If employees have children under the age of 17, they should multiply the number of children by $2000 and enter it into the first box on the worksheet. For all other dependents, they should multiply by $500 and enter into the second box. Then, they should add the values from the first and the second boxes and enter the total into Line 3.
Step 4: Other Adjustments
Step 4 is for any other adjustments your employee would like to make to their federal income tax withholding.
There are three sections employees can choose to fill out under step 4, which include:
- Line 4a: Other income (not from jobs). If your employee has additional income that isn’t subject to withholding (including interest, dividends, and retirement income), they can enter that income on Line 4a and elect to have the additional amount withheld from their earnings to compensate.
- Line 4b: Deductions. If your employee expects their deductions to exceed the standard deduction, they would fill out the Deductions Worksheet on page 3 of Form W-4 and enter the result on Line 4b.
- Line 4c: Extra withholding. If your employee wants to have additional tax withheld each pay period, they can enter the withholding amount on Line 4c.
Step 5: Sign the form
Form W-4 is only valid if it’s signed and dated by the employee. Make sure your employee both signs and dates their W-4 form before submitting it to management or human resources.
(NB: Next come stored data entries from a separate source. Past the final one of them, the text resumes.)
## src/rtl/core/rfa_pkg.sv

```systemverilog
// shared types, constants and helpers for the register file alu
// no dependencies; imported by every module of the block but rfa_ram
package rfa_pkg;

    // register file size and derived address width
    localparam int NUM_REGISTERS = 8;
    localparam int ADDR_W        = $clog2(NUM_REGISTERS);

    // field widths fixed by the instruction format
    localparam int OP_W   = 3;
    localparam int IDX_W  = 3;
    localparam int DATA_W = 32;

    // divider runs one quotient bit per cycle
    localparam int DIV_STEPS = DATA_W;
    localparam int CNT_W     = $clog2(DIV_STEPS);

    typedef enum logic [OP_W-1:0] {
        OP_CMOV  = 3'd0,
        OP_ADD   = 3'd1,
        OP_MUL   = 3'd2,
        OP_DIV   = 3'd3,
        OP_NAND  = 3'd4,
        OP_LOADI = 3'd5
    } op_t;

    typedef struct packed {
        logic [OP_W-1:0]   op;
        logic [IDX_W-1:0]  dest_index;
        logic [IDX_W-1:0]  src_b_index;
        logic [IDX_W-1:0]  src_c_index;
        logic [DATA_W-1:0] immediate;
    } instr_t;

    typedef struct packed {
        logic              write_done;
        logic [IDX_W-1:0]  written_index;
        logic [DATA_W-1:0] written_value;
        logic              divide_by_zero;
    } result_t;

    typedef enum logic [2:0] {
        ST_IDLE,
        ST_FETCH,
        ST_EXEC,
        ST_DIVIDE,
        ST_FINISH
    } state_t;

    // controller to datapath
    typedef struct packed {
        logic load;
        logic read;
        logic exec;
        logic div_step;
        logic finish;
    } cmd_t;

    // datapath to controller
    typedef struct packed {
        logic is_div;
        logic divisor_zero;
        logic div_last;
    } status_t;

    // index lies inside the register file
    function automatic logic in_range(input logic [IDX_W-1:0] idx);
        return int'(idx) < NUM_REGISTERS;
    endfunction

endpackage

```

## src/rtl/core/rfa_ram.sv

```systemverilog
// generic ram: one write port, two read ports with registered read data
// no dependencies
module rfa_ram #(
    parameter int WIDTH = 32,
    parameter int DEPTH = 8,
    localparam int ADDR_W = $clog2(DEPTH)
) (
    input  logic              clk,
    input  logic              we,
    input  logic [ADDR_W-1:0] waddr,
    input  logic [WIDTH-1:0]  wdata,
    input  logic              re,
    input  logic [ADDR_W-1:0] raddr_a,
    input  logic [ADDR_W-1:0] raddr_b,
    output logic [WIDTH-1:0]  rdata_a,
    output logic [WIDTH-1:0]  rdata_b
);

    logic [WIDTH-1:0] mem [DEPTH];

    // write port
    always_ff @(posedge clk)
    begin
        if (we)
        begin
            mem[waddr] <= wdata;
        end
    end

    // registered read ports
    always_ff @(posedge clk)
    begin
        if (re)
        begin
            rdata_a <= mem[raddr_a];
            rdata_b <= mem[raddr_b];
        end
    end

endmodule

```

## src/rtl/core/rfa_ctrl.sv

```systemverilog
// controller state machine for the register file alu
// depends on rfa_pkg
module rfa_ctrl
    import rfa_pkg::*;
(
    input  logic    clk,
    input  logic    rst_n,
    input  logic    start,
    input  status_t status,
    output logic    busy,
    output cmd_t    cmd
);

    state_t state_reg;
    state_t state_next;

    // state register
    always_ff @(posedge clk or negedge rst_n)
    begin
        if (!rst_n)
        begin
            state_reg <= ST_IDLE;
        end
        else
        begin
            state_reg <= state_next;
        end
    end

    // next state
    always_comb
    begin
        state_next = state_reg;
        unique case (state_reg)
            ST_IDLE:
            begin
                if (start)
                begin
                    state_next = ST_FETCH;
                end
            end
            ST_FETCH:
            begin
                state_next = ST_EXEC;
            end
            ST_EXEC:
            begin
                if (status.is_div && !status.divisor_zero)
                begin
                    state_next = ST_DIVIDE;
                end
                else
                begin
                    state_next = ST_FINISH;
                end
            end
            ST_DIVIDE:
            begin
                if (status.div_last)
                begin
                    state_next = ST_FINISH;
                end
            end
            ST_FINISH:
            begin
                state_next = ST_IDLE;
            end
            default:
            begin
                state_next = ST_IDLE;
            end
        endcase
    end

    // command outputs
    always_comb
    begin
        cmd  = '0;
        busy = 1'b1;
        unique case (state_reg)
            ST_IDLE:
            begin
                busy     = 1'b0;
                cmd.load = start;
            end
            ST_FETCH:
            begin
                cmd.read = 1'b1;
            end
            ST_EXEC:
            begin
                cmd.exec = 1'b1;
            end
            ST_DIVIDE:
            begin
                cmd.div_step = 1'b1;
            end
            ST_FINISH:
            begin
                cmd.finish = 1'b1;
            end
            default:
            begin
                busy = 1'b1;
            end
        endcase
    end

endmodule

```

## src/rtl/core/rfa_datapath.sv

```systemverilog
// datapath: register file, operand capture, alu, serial divider, result register
// depends on rfa_pkg and rfa_ram
module rfa_datapath
    import rfa_pkg::*;
(
    input  logic    clk,
    input  logic    rst_n,
    input  instr_t  instr,
    input  cmd_t    cmd,
    output status_t status,
    output logic    done,
    output result_t result
);

    instr_t              instr_reg;
    logic                b_ok_reg;
    logic                c_ok_reg;
    logic [DATA_W-1:0]   alu_reg;
    logic                wr_reg;
    logic                dz_reg;
    logic [DATA_W-1:0]   quot_reg;
    logic [DATA_W-1:0]   rem_reg;
    logic [DATA_W-1:0]   div_reg;
    logic [CNT_W-1:0]    cnt_reg;
    logic [NUM_REGISTERS-1:0] valid_reg;
    logic                done_reg;
    result_t             result_reg;

    logic [ADDR_W-1:0]   addr_a;
    logic [ADDR_W-1:0]   addr_b;
    logic [ADDR_W-1:0]   addr_c;
    logic [DATA_W-1:0]   rdata_b;
    logic [DATA_W-1:0]   rdata_c;
    logic [DATA_W-1:0]   rb;
    logic [DATA_W-1:0]   rc;
    logic [DATA_W-1:0]   alu_value;
    logic                alu_wr;
    logic                alu_dz;
    logic [DATA_W-1:0]   final_value;
    logic                ram_we;
    logic [DATA_W:0]     rem_shift;
    logic                rem_ge;

    assign addr_a = ADDR_W'(instr_reg.dest_index);
    assign addr_b = ADDR_W'(instr_reg.src_b_index);
    assign addr_c = ADDR_W'(instr_reg.src_c_index);

    // register file storage
    rfa_ram #(
        .WIDTH (DATA_W),
        .DEPTH (NUM_REGISTERS)
    ) u_ram (
        .clk     (clk),
        .we      (ram_we),
        .waddr   (addr_a),
        .wdata   (final_value),
        .re      (cmd.read),
        .raddr_a (addr_b),
        .raddr_b (addr_c),
        .rdata_a (rdata_b),
        .rdata_b (rdata_c)
    );

    // instruction capture on accept
    always_ff @(posedge clk)
    begin
        if (cmd.load)
        begin
            instr_reg <= instr;
        end
    end

    // operand qualifiers: out of range or never written reads as zero
    always_ff @(posedge clk)
    begin
        if (cmd.read)
        begin
            b_ok_reg <= in_range(instr_reg.src_b_index) && valid_reg[addr_b];
            c_ok_reg <= in_range(instr_reg.src_c_index) && valid_reg[addr_c];
        end
    end

    assign rb = b_ok_reg ? rdata_b : '0;
    assign rc = c_ok_reg ? rdata_c : '0;

    // alu for the non-divide ops, plus the divide write and zero-divisor flags
    always_comb
    begin
        alu_value = '0;
        alu_wr    = 1'b0;
        alu_dz    = 1'b0;
        unique case (op_t'(instr_reg.op))
            OP_CMOV:
            begin
                alu_wr    = (rc != '0);
                alu_value = rb;
            end
            OP_ADD:
            begin
                alu_wr    = 1'b1;
                alu_value = rb + rc;
            end
            OP_MUL:
            begin
                alu_wr    = 1'b1;
                alu_value = rb * rc;
            end
            OP_DIV:
            begin
                alu_wr = (rc != '0);
                alu_dz = (rc == '0);
            end
            OP_NAND:
            begin
                alu_wr    = 1'b1;
                alu_value = ~(rb & rc);
            end
            OP_LOADI:
            begin
                alu_wr    = 1'b1;
                alu_value = instr_reg.immediate;
            end
            default:
            begin
                alu_wr = 1'b0;
            end
        endcase
    end

    // execute stage registers
    always_ff @(posedge clk)
    begin
        if (cmd.exec)
        begin
            alu_reg <= alu_value;
            wr_reg  <= alu_wr && in_range(instr_reg.dest_index);
            dz_reg  <= alu_dz;
        end
    end

    // restoring divider step
    assign rem_shift = {rem_reg, quot_reg[DATA_W-1]};
    assign rem_ge    = (rem_shift >= {1'b0, div_reg});

    always_ff @(posedge clk)
    begin
        if (cmd.exec)
        begin
            quot_reg <= rb;
            rem_reg  <= '0;
            div_reg  <= rc;
        end
        else if (cmd.div_step)
        begin
            quot_reg <= {quot_reg[DATA_W-2:0], rem_ge};
            rem_reg  <= rem_ge ? DATA_W'(rem_shift - {1'b0, div_reg})
                               : rem_shift[DATA_W-1:0];
        end
    end

    // divide step counter
    always_ff @(posedge clk or negedge rst_n)
    begin
        if (!rst_n)
        begin
            cnt_reg <= '0;
        end
        else if (cmd.exec)
        begin
            cnt_reg <= '0;
        end
        else if (cmd.div_step)
        begin
            cnt_reg <= cnt_reg + 1'b1;
        end
    end

    assign status.is_div       = (op_t'(instr_reg.op) == OP_DIV);
    assign status.divisor_zero = (rc == '0);
    assign status.div_last     = (cnt_reg == CNT_W'(DIV_STEPS - 1));

    // write back
    assign final_value = status.is_div ? quot_reg : alu_reg;
    assign ram_we      = cmd.finish && wr_reg;

    // per-entry valid bits stand in for the cleared register file
    always_ff @(posedge clk or negedge rst_n)
    begin
        if (!rst_n)
        begin
            valid_reg <= '0;
        end
        else if (ram_we)
        begin
            valid_reg[addr_a] <= 1'b1;
        end
    end

    // result strobe
    always_ff @(posedge clk or negedge rst_n)
    begin
        if (!rst_n)
        begin
            done_reg <= 1'b0;
        end
        else
        begin
            done_reg <= cmd.finish;
        end
    end

    // result payload
    always_ff @(posedge clk)
    begin
        if (cmd.finish)
        begin
            result_reg.write_done     <= wr_reg;
            result_reg.written_index  <= wr_reg ? instr_reg.dest_index : '0;
            result_reg.written_value  <= wr_reg ? final_value : '0;
            result_reg.divide_by_zero <= dz_reg;
        end
    end

    assign done   = done_reg;
    assign result = result_reg;

endmodule

```

## src/rtl/core/register_file_alu.sv

```systemverilog
// register file alu: eight 32-bit registers with cmov/add/mul/div/nand/loadi
// an instruction steps through fetch, execute and finish; a divide with a nonzero divisor adds the serial divide state
// between execute and finish; a new instruction is taken only while idle, and busy is high in every other state
// results are strobed on done for one cycle; the receiver cannot stall
// reset clears every register at once through per-entry valid bits, no clearing pass
// depends on rfa_pkg, rfa_ctrl, rfa_datapath
module register_file_alu
    import rfa_pkg::*;
(
    input  logic    clk,
    input  logic    rst_n,
    input  logic    start,
    output logic    busy,
    input  instr_t  instr,
    output logic    done,
    output result_t result
);

    cmd_t    cmd;
    status_t status;

    // control
    rfa_ctrl u_ctrl (
        .clk    (clk),
        .rst_n  (rst_n),
        .start  (start),
        .status (status),
        .busy   (busy),
        .cmd    (cmd)
    );

    // datapath
    rfa_datapath u_datapath (
        .clk    (clk),
        .rst_n  (rst_n),
        .instr  (instr),
        .cmd    (cmd),
        .status (status),
        .done   (done),
        .result (result)
    );

endmodule

```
Understanding Form W-4 helps your employees better manage their tax situation
Filling out Form W-4 can be confusing for your employees. But now that you have a better understanding of Form W-4 and the changes made to it back in 2020, you can walk your employees through the process, help them better understand how to accurately fill out the form, and ensure they’re having the right amount of income tax withheld from their paychecks.